I'll start with stating that Joe Rogan has, as the years have gone on, resulted to more and more fringe guests on basically every subject.

Then I'll point out that these guests are MDs, not PhDs.

And then I'll point out this bit from the description:

> Dr. Casey Means is the Co-Founder of Levels Health, which provides insights into metabolic health through real-time data. Calley Means is the Co-Founder of Truemed, which enables HSA spending on healthy food, supplements and exercise. They are the co-authors of "Good Energy."

Their livelihood is based on selling people apps, services, hardware, supplements, etc. around a certain lifestyle. They've got direct financial incentive to be against GLP1 medications.

For any specific claims, well, if you're going to use a video for reference, present the specific claims, timestamps, etc. You can't expect random people on the internet to watch a two and a half hour video off of nothing more than "you'll understand at a deep level the problem with glp1 drugs!"

In contrast with the huge amount of money that the pharma industry spends in marketing GLP1 drugs to people not caring about their long term effects but only on profit.

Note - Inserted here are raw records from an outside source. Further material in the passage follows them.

## src/rtl/vic_prio_sched_if.sv

```systemverilog
// Handshake and status bundle between vic_prio_sched and its neighbours.
// The master modport is the scheduler side; slave is the line-qualifier/vic_ctrl side.
interface vic_prio_sched_if #(
    parameter int unsigned N_IRQ = 31,
    parameter int unsigned PW    = 2
);
    logic                en;
    logic [N_IRQ-1:0]    req;
    logic [N_IRQ*PW-1:0] prio;
    logic                ack;
    logic                reti;
    logic                irq;
    logic [4:0]          irq_addr;
    logic [4:0]          active;
    logic [2:0]          depth;
    logic                reti_err;

    modport master (
        input  en, req, prio, ack, reti,
        output irq, irq_addr, active, depth, reti_err
    );

    modport slave (
        output en, req, prio, ack, reti,
        input  irq, irq_addr, active, depth, reti_err
    );
endinterface

```

## src/rtl/vic_prio_sched.sv

```systemverilog
// Priority scheduler: latches requests, offers the most urgent one to vic_ctrl, tracks nesting.
// Define VIC_NEST_EN to allow preemption up to DEPTH levels; otherwise one ISR at a time.
module vic_prio_sched #(
    parameter int unsigned N_IRQ = 31,
    parameter int unsigned PW    = 2,
    parameter int unsigned DEPTH = 4
) (
    input logic              clk,
    input logic              rst,
    vic_prio_sched_if.master bus
);
`ifdef VIC_NEST_EN
    localparam int unsigned EFF_DEPTH = DEPTH;
`else
    localparam int unsigned EFF_DEPTH = 1;
`endif
    localparam int unsigned DW = $clog2(DEPTH + 1);
    localparam int unsigned SW = (DEPTH > 1) ? $clog2(DEPTH) : 1;

    typedef enum logic [1:0] {StIdle, StReq, StHold} state_e;

    state_e                     state_q, state_d;
    logic [N_IRQ-1:0]           pend_q, pend_d;
    logic [4:0]                 offer_id_q, offer_id_d;
    logic [PW-1:0]              offer_prio_q, offer_prio_d;
    logic [DEPTH-1:0][PW-1:0]   stk_prio_q, stk_prio_d;
    logic [DEPTH-1:0][4:0]      stk_id_q, stk_id_d;
    logic [DW-1:0]              depth_q, depth_d;
    logic                       reti_err_q, reti_err_d;

    logic [PW-1:0]    top_prio;
    logic [4:0]       top_id;
    logic [N_IRQ-1:0] cand;
    logic             found;
    logic [4:0]       sel_id;
    logic [PW-1:0]    sel_prio;
    logic             push;
    logic             pop;
    logic [DW-1:0]    depth_pop;

    always_comb begin
        top_prio = '0;
        top_id   = '0;
        if (depth_q != '0) begin
            top_prio = stk_prio_q[SW'(depth_q - 1'b1)];
            top_id   = stk_id_q[SW'(depth_q - 1'b1)];
        end
    end

    // Requests arriving this cycle are eligible immediately, giving one-cycle offer latency.
    always_comb begin
        cand     = pend_q | bus.req;
        found    = 1'b0;
        sel_id   = '0;
        sel_prio = '0;
        for (int n = 0; n < N_IRQ; n++) begin
            if (cand[n] && ((depth_q == '0) || (bus.prio[n*PW +: PW] > top_prio)) &&
                (!found || (bus.prio[n*PW +: PW] > sel_prio))) begin
                found    = 1'b1;
                sel_id   = 5'(n + 1);
                sel_prio = bus.prio[n*PW +: PW];
            end
        end
        if (depth_q >= DW'(EFF_DEPTH)) begin
            found = 1'b0;
        end
    end

    always_comb begin
        state_d      = state_q;
        offer_id_d   = offer_id_q;
        offer_prio_d = offer_prio_q;
        push         = 1'b0;
        unique case (state_q)
            StIdle: begin
                if (bus.en && found) begin
                    state_d      = StReq;
                    offer_id_d   = sel_id;
                    offer_prio_d = sel_prio;
                end
            end
            StReq: begin
                if (bus.ack) begin
                    push    = 1'b1;
                    state_d = StHold;
                end else if (!bus.en) begin
                    state_d = StIdle;
                end
            end
            StHold:  state_d = StIdle;
            default: state_d = StIdle;
        endcase
    end

    // A new request on the line being acknowledged keeps it pending.
    always_comb begin
        pend_d = pend_q;
        if (push) begin
            pend_d[offer_id_q - 5'd1] = 1'b0;
        end
        pend_d = pend_d | bus.req;
    end

    // Pop is applied before push so a same-cycle ack and reti replaces the top entry.
    always_comb begin
        pop        = bus.reti && (depth_q != '0);
        reti_err_d = bus.reti && (depth_q == '0);
        stk_prio_d = stk_prio_q;
        stk_id_d   = stk_id_q;
        depth_pop  = depth_q - DW'(pop);
        depth_d    = depth_pop;
        if (push && (depth_pop < DW'(DEPTH))) begin
            stk_prio_d[SW'(depth_pop)] = offer_prio_q;
            stk_id_d[SW'(depth_pop)]   = offer_id_q;
            depth_d                    = depth_pop + 1'b1;
        end
    end

    always_ff @(posedge clk or posedge rst) begin
        if (rst) begin
            state_q      <= StIdle;
            pend_q       <= '0;
            offer_id_q   <= '0;
            offer_prio_q <= '0;
            stk_prio_q   <= '0;
            stk_id_q     <= '0;
            depth_q      <= '0;
            reti_err_q   <= 1'b0;
        end else begin
            state_q      <= state_d;
            pend_q       <= pend_d;
            offer_id_q   <= offer_id_d;
            offer_prio_q <= offer_prio_d;
            stk_prio_q   <= stk_prio_d;
            stk_id_q     <= stk_id_d;
            depth_q      <= depth_d;
            reti_err_q   <= reti_err_d;
        end
    end

    assign bus.irq      = (state_q == StReq);
    assign bus.irq_addr = (state_q == StReq) ? offer_id_q : 5'd0;
    assign bus.active   = top_id;
    assign bus.depth    = 3'(depth_q);
    assign bus.reti_err = reti_err_q;
endmodule

```

## src/flat_wrapper.sv

```systemverilog
// flat-port wrapper written by rule: the top's interface ports become plain ports
module vic_prio_sched_flat 
#(
    parameter int unsigned N_IRQ = 31,
    parameter int unsigned PW    = 2,
    parameter int unsigned DEPTH = 4
)
  (clk, rst, bus_en, bus_req, bus_prio, bus_ack, bus_reti, bus_irq, bus_irq_addr, bus_active, bus_depth, bus_reti_err);
  vic_prio_sched_if #(.N_IRQ(N_IRQ), .PW(PW)) bus_i ();
  input logic clk;
  input logic rst;
  input wire logic [$bits(bus_i.en)-1:0] bus_en;
  input wire logic [$bits(bus_i.req)-1:0] bus_req;
  input wire logic [$bits(bus_i.prio)-1:0] bus_prio;
  input wire logic [$bits(bus_i.ack)-1:0] bus_ack;
  input wire logic [$bits(bus_i.reti)-1:0] bus_reti;
  output wire logic [$bits(bus_i.irq)-1:0] bus_irq;
  output wire logic [$bits(bus_i.irq_addr)-1:0] bus_irq_addr;
  output wire logic [$bits(bus_i.active)-1:0] bus_active;
  output wire logic [$bits(bus_i.depth)-1:0] bus_depth;
  output wire logic [$bits(bus_i.reti_err)-1:0] bus_reti_err;
  assign bus_i.en = bus_en;
  assign bus_i.req = bus_req;
  assign bus_i.prio = bus_prio;
  assign bus_i.ack = bus_ack;
  assign bus_i.reti = bus_reti;
  assign bus_irq = bus_i.irq;
  assign bus_irq_addr = bus_i.irq_addr;
  assign bus_active = bus_i.active;
  assign bus_depth = bus_i.depth;
  assign bus_reti_err = bus_i.reti_err;
  vic_prio_sched #(.N_IRQ(N_IRQ), .PW(PW), .DEPTH(DEPTH)) u_core (.clk(clk), .rst(rst), .bus(bus_i));
endmodule
```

I wish there were more Casey and Calley Means in this world instead of ever more metabolic and mentally ill society living more like zombies than free human beings.

I take mounjaro because I have T2 diabetes and it is a lot easier to stick to a diabetes appropriate diet. I was already normal weight and I lost 50kg 10 years ago but I could never really eat cleanly even after losing all that weight. The diabetes only improved that slightly.